Barn in Wyoming, Wisconsin

Midway Barn was designed by architect Frank Lloyd Wright for farming on his Taliesin estate in the town of Wyoming, Wisconsin (Wyoming is south of the village of Spring Green). The building was designated a National Historic Landmark in 1976.

The barn is actually a T-shaped structure with a total of three levels. The longest portion of the building has two levels, ending on the south in a round stone structure that was originally a milk house. Perpendicular to this was a chicken coop. To the south of the chicken coop are two former silos made out of concrete block. The chicken coop extends over a drive, which ends at an apartment on the north end of the long portion.

==History==
Midway Barn was used most actively by Wright and his architectural apprentices in the "Taliesin Fellowship" (now the School of Architecture at Taliesin) from the time that the Fellowship began in 1932 until the end of the architect's life in 1959. Midway Barns were constructed mostly in 1938 and were named for their location which was midway between Taliesin and Hillside. Dairy and machine sheds were added in 1947.

The barn at one time had "[T]he Wrights' personal horses, cows, pigs, sheep, chickens, rabbits, [and] an Afghan hound or two", but also had several living spaces, including one for a "sheepherder".

Farming was important to Wright because of his own childhood experiences with it: when he was 11 years old, he began working on the farm, located nearby, owned by his uncle James Lloyd Jones. The architect later wrote that the trees in the surrounding hills "stood in it all like various, beautiful buildings, of more different kinds than all the architectures of the world. And the boy was some day to learn that the secret of all the human styles in architecture was the same that gave character to the trees."

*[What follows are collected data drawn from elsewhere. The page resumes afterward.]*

===== src/rtl/key_decoder.sv =====
// PS/2 scancode parser that tracks make/break of the four extended arrow keys
// and drives a one-hot command of the most recently pressed, still-held arrow.
module key_decoder #(
   parameter int          TIMEOUT_CYCLES = 65000,
   parameter logic [7:0]  CODE_UP        = 8'h75,
   parameter logic [7:0]  CODE_DOWN      = 8'h72,
   parameter logic [7:0]  CODE_LEFT      = 8'h6B,
   parameter logic [7:0]  CODE_RIGHT     = 8'h74
) (
   input  logic       pclk,
   input  logic       rst,
   input  logic [7:0] rx_data,
   input  logic       rx_valid,
   output logic [3:0] key,
   output logic [3:0] held,
   output logic       parse_err
);

   localparam int CW = $clog2(TIMEOUT_CYCLES + 1);
   localparam logic [CW-1:0] CNT_LAST = CW'(TIMEOUT_CYCLES - 2);

   typedef enum logic [1:0] {IDLE, EXT, BRK, EXT_BRK} state_t;

   state_t        state;
   logic [CW-1:0] cnt;
   logic          last_valid;
   logic [1:0]    last_idx;

   logic       arrow_hit;
   logic [1:0] arrow_idx;
   logic [3:0] held_n;
   logic [3:0] key_n;
   logic       last_valid_n;
   logic [1:0] last_idx_n;
   logic       timeout_hit;

   always_comb begin
      arrow_hit = 1'b1;
      arrow_idx = 2'd0;
      case (rx_data)
         CODE_UP:    arrow_idx = 2'd0;
         CODE_DOWN:  arrow_idx = 2'd1;
         CODE_LEFT:  arrow_idx = 2'd2;
         CODE_RIGHT: arrow_idx = 2'd3;
         default:    arrow_hit = 1'b0;
      endcase
   end

   // Selection uses the post-byte bitmap so key tracks held with the same latency;
   // a released last-pressed key falls back to the fixed priority up>down>left>right.
   always_comb begin
      held_n       = held;
      last_valid_n = last_valid;
      last_idx_n   = last_idx;
      key_n        = 4'b0000;
      if (rx_valid && arrow_hit) begin
         if (state == EXT) begin
            held_n[arrow_idx] = 1'b1;
            last_valid_n      = 1'b1;
            last_idx_n        = arrow_idx;
         end else if (state == EXT_BRK) begin
            held_n[arrow_idx] = 1'b0;
         end
      end
      if (last_valid_n && held_n[last_idx_n]) begin
         key_n = 4'b0001 << last_idx_n;
      end else if (held_n != 4'b0000) begin
         last_valid_n = 1'b1;
         if (held_n[0])      last_idx_n = 2'd0;
         else if (held_n[1]) last_idx_n = 2'd1;
         else if (held_n[2]) last_idx_n = 2'd2;
         else                last_idx_n = 2'd3;
         key_n = 4'b0001 << last_idx_n;
      end else begin
         last_valid_n = 1'b0;
         last_idx_n   = 2'd0;
      end
   end

   assign timeout_hit = !rx_valid && (state != IDLE) && (cnt == CNT_LAST);

   // A byte arriving in the expiry cycle wins: it clears the counter and suppresses the error.
   always_ff @(posedge pclk) begin
      if (rst) begin
         state      <= IDLE;
         cnt        <= '0;
         held       <= 4'b0000;
         key        <= 4'b0000;
         last_valid <= 1'b0;
         last_idx   <= 2'd0;
         parse_err  <= 1'b0;
      end else begin
         held       <= held_n;
         key        <= key_n;
         last_valid <= last_valid_n;
         last_idx   <= last_idx_n;
         parse_err  <= timeout_hit;
         if (rx_valid) begin
            cnt <= '0;
            case (state)
               IDLE: begin
                  if (rx_data == 8'hE0)      state <= EXT;
                  else if (rx_data == 8'hF0) state <= BRK;
                  else                       state <= IDLE;
               end
               EXT: begin
                  if (rx_data == 8'hF0)      state <= EXT_BRK;
                  else if (rx_data == 8'hE0) state <= EXT;
                  else                       state <= IDLE;
               end
               default: state <= IDLE;
            endcase
         end else if (state != IDLE) begin
            if (timeout_hit) begin
               state <= IDLE;
               cnt   <= '0;
            end else begin
               cnt <= cnt + CW'(1);
            end
         end else begin
            cnt <= '0;
         end
      end
   end

endmodule


===== config.mk =====
export PLATFORM = sky130hd
export DESIGN_NAME = key_decoder
export DESIGN_NICKNAME = d
export VERILOG_FILES = /design/src/rtl/key_decoder.sv
export SDC_FILE = /design/constraint.sdc
export NUM_CORES = 1
export LEC_CHECK = 0
export ABC_AREA = 1
export BUFFER_PORTS_ARGS = -buffer_cell sky130_fd_sc_hd__buf_4
export CAP_MARGIN = 5
export CORE_ASPECT_RATIO = 1.5
export CORE_MARGIN = 2
export CORE_UTILIZATION = 50
export CTS_CLUSTER_SIZE = 24
export DETAILED_ROUTE_END_ITERATION = 12
export GPL_TIMING_DRIVEN = 0
export PLACE_DENSITY = 0.7
export RECOVER_POWER = 25
export SETUP_SLACK_MARGIN = 0.02
export SLEW_MARGIN = 20
export SYNTH_ARGS = -nofsm -noshare
export SYNTH_HDL_FRONTEND = slang
export SYNTH_SLANG_ARGS = --single-unit

===== constraint.sdc =====
create_clock -name pclk -period 2.2 [get_ports pclk]
set_clock_uncertainty 0.1 [all_clocks]
set_input_delay 0.33 -clock pclk [delete_from_list [all_inputs] [get_ports pclk]]
set_output_delay 0.33 -clock pclk [all_outputs]
set_load 0.02 [all_outputs]

; After elaboration in Yosys (flattened, before gate mapping)
; Cells that the tools add are included.
[classes]
add_sub_neg = 1
n_lt_le_gt_ge = 3
n_eq_ne = 9
shifts = 2
muxes = 32
bitwise_logic = 4
reduce_logical = 14
[ops]
columns = cell, n
row1 = "8-bit by 7-bit == test with 1-bit output, second input constant", 4
row2 = 2-bit two-way mux, 14
row3 = 4-bit two-way mux, 5
row4 = "16-bit by 1-bit adder with 16-bit output, second input constant", 1
row5 = "16-bit == test, second input constant", 1
row6 = "8-bit == test, second input constant", 2
row7 = 1-bit two-way mux, 9
row8 = 4-bit OR reduction, 2
row9 = "1-bit by 2-bit << shifter with 4-bit output, first input constant", 2
row10 = "2-bit by 3-bit less-than comparator with 1-bit output, second input constant", 2
row11 = 2-bit case mux with 3 select lines, 1
row12 = 2-bit nonzero test, 3
row13 = 1-bit logical AND, 5
row14 = 4-bit AND, 1
row15 = 4-bit inverter, 1
row16 = 4-bit OR, 1
row17 = 2-bit case mux with 2 select lines, 1
row18 = 4-bit nonzero test, 1
row19 = 1-bit binary-select mux with 2-bit select, 1
row20 = 1-bit demux with 2-bit select, 1
row21 = "2-bit by 1-bit == test with 1-bit output, second input constant", 1
row22 = "2-bit == test, second input constant", 1
row23 = "2-bit by 1-bit >= comparator with 1-bit output, second input constant", 1
row24 = 2-bit logical NOT, 1
row25 = other kinds (3), 3
[word_totals]
register_bits = 30
in_bits = 11
out_inout_bits = 9
elab_cells = 72

; Longest topological paths before layout
; Gate-level depths: netlist (run 1).
[logic_depth]
depth_word = 19
mapped_depth = 18

; Worst setup path after synthesis (run 1)
; No wires, ideal clock.
[synth_timing]
path_type = in2reg
start = in rx_data[7]
end = reg key[2]
setup_time_ps = 113
arrival_time_ps = 1566
required_ps = 1987
setup_slack_ps = 421
cell_stages = 16
path_cell_list = inv_1 -> nand2_2 -> nor2_4 -> nand2_2 -> nand2_2 -> inv_2 -> nand2_4 -> nand3_1 -> nand2_4 -> inv_2 -> nand3_1 -> nand2_1 -> o21bai_4 -> nand2_1 -> nand2_1 -> nor2_1
[synth_between]
elab_chain_len = 19
[synth_lines]
columns = element, line
row1 = "start, declared", 12  ; input logic [7:0] rx_data,
row2 = 8-bit by 7-bit == test with 1-bit output, 40  ; case (rx_data)
row3 = 2-bit case mux with 3 select lines, 40
row4 = 2-bit by 3-bit less-than comparator with 1-bit output (not written as such) / 2-bit by 1-bit >= comparator with 1-bit output (equally long branches), "58, 62"
row5 = 1-bit logical AND (not written as such), "58, 62"
row6 = 1-bit two-way mux (not written as such), "58, 62"
row7 = 1-bit demux with 2-bit select, "58, 62"
row8 = 4-bit inverter (no line), -
row9 = 4-bit AND (no line), -
row10 = [... 3 more ...], -
row11 = 1-bit two-way mux, 71  ; else if (held_n[2]) last_idx_n = 2'd2;
row12 = 2-bit two-way mux, 70  ; else if (held_n[1]) last_idx_n = 2'd1;
row13 = 2-bit two-way mux, 69  ; if (held_n[0]) last_idx_n = 2'd0;
row14 = 2-bit two-way mux, 67  ; end else if (held_n != 4'b0000) begin
row15 = 2-bit two-way mux, 65  ; if (last_valid_n && held_n[last_idx_n]) begin
row16 = 1-bit by 2-bit << shifter with 4-bit output, 73  ; key_n = 4'b0001 << last_idx_n;
row17 = 4-bit two-way mux, 67
row18 = 4-bit two-way mux *, 65
row19 = "end signal, assigned", 94  ; key <= key_n;
row20 = "end, declared", 14  ; output logic [3:0] key,
; Mark *: on every way between the ends. The rest lies on a longest branch, timed or not. The select of a mux whose other input is x is not followed.
; A chain may end at the register's enable or synchronous reset.

; Worst setup path in the final report (run 1)
[layout_timing]
start = reg cnt[0]
end = reg cnt[15]
[layout_between]
elab_chain_len = 3
[layout_lines]
columns = element, line
row1 = "start, declared", 25  ; logic [CW-1:0] cnt;
row2 = "start signal, assigned", 118  ; cnt <= cnt + CW'(1);
row3 = branches (longest 3 deep; another with 16-bit by 1-bit adder with 16-bit output), -
; Parallel ways; which one is timed is not known.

As a result, when Wright began the Taliesin Fellowship he felt that exposing people to farm work, as former apprentice Curtis Besinger later wrote, was "fundamental to a person's development, particularly his understanding and appreciation of an 'organic architecture.'" The farming work was most active during the 1950s.

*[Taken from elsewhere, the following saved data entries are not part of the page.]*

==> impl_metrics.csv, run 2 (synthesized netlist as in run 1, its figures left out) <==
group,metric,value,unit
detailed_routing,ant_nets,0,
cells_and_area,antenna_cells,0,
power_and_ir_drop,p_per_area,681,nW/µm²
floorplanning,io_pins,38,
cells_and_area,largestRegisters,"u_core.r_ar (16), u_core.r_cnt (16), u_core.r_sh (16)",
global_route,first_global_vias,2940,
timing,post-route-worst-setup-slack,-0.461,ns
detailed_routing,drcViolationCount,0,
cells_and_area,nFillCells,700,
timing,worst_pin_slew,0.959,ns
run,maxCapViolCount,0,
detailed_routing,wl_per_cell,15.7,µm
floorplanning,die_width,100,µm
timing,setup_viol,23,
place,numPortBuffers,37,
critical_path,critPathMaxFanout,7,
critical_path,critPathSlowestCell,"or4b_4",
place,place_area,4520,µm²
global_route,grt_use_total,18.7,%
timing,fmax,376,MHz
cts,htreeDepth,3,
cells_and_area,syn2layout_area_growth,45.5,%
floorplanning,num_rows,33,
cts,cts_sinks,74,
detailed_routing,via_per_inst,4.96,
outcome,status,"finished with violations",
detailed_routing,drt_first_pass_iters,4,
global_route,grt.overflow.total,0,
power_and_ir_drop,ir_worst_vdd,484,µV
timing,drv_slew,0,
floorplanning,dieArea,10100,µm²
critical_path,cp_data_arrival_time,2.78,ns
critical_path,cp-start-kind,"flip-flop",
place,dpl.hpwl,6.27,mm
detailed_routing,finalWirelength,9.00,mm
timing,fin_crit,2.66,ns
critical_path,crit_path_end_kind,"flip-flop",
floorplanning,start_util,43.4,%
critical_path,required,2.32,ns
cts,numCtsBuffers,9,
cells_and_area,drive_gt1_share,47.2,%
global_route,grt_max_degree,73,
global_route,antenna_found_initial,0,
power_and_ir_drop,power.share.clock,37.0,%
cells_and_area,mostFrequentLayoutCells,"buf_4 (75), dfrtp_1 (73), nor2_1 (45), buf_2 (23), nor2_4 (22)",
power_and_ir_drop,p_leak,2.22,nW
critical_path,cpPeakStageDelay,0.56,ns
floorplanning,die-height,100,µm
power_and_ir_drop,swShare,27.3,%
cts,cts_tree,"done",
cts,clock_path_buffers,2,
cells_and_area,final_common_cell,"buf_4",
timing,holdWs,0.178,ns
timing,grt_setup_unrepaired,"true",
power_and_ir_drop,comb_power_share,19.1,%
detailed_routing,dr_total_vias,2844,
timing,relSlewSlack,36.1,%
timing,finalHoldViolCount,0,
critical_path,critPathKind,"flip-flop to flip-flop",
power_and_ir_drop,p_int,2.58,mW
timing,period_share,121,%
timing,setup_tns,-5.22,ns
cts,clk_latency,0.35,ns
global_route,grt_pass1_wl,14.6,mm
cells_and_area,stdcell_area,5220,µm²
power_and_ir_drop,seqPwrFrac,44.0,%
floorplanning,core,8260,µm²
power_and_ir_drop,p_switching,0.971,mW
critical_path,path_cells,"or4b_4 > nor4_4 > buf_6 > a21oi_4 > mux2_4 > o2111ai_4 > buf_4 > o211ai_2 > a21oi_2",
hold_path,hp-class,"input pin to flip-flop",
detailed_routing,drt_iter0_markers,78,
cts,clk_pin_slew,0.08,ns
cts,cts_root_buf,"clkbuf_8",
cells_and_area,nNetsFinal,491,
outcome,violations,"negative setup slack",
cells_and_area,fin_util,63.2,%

The animals are no longer on the Taliesin estate, but the farm land is being used for vegetables, as noted in the article quoted from below: When Wright designed Taliesin, which means "shining brow," he intended it to be surrounded by a vibrant foodscape, according to his writings and architectural drawings.

Wright believed his sustainably designed buildings should be in harmony with their surroundings. His practical ideas about self-sufficiency, rooted in lean times on the farm, are gaining more attention now that sustainable agriculture is in vogue, said Victor Sidy, dean of the Frank Lloyd Wright School of Architecture on the Taliesin estate.

Today, architecture students volunteer to tend the original apple orchard and grapevines placed there by Wright. Students also continue Wright's traditions by growing vegetables in a garden near the school for use in their daily meals. The 33 students are required to help in the school kitchen as part of a collegial tradition.

==Taliesin Historic District==
Midway Barn is one of five Frank Lloyd Wright-designed buildings on the Taliesin estate. It is on the east side of a low hill, with the four other buildings on the Taliesin estate to its north, south, and west:
- His personal residence, Taliesin, is to the north and west;
- The Hillside Home School, is to the south and west;

And near each other to the west are:
- the Romeo and Juliet Windmill;
- and Tan-y-Deri, the home Wright designed for Jane and Andrew Porter, his sister and brother-in-law.

The buildings and estate are owned by the Frank Lloyd Wright Foundation (centered in Scottsdale, Arizona) with restoration of the buildings and grounds carried out by Taliesin Preservation, Inc., an independent non-profit Wisconsin organization.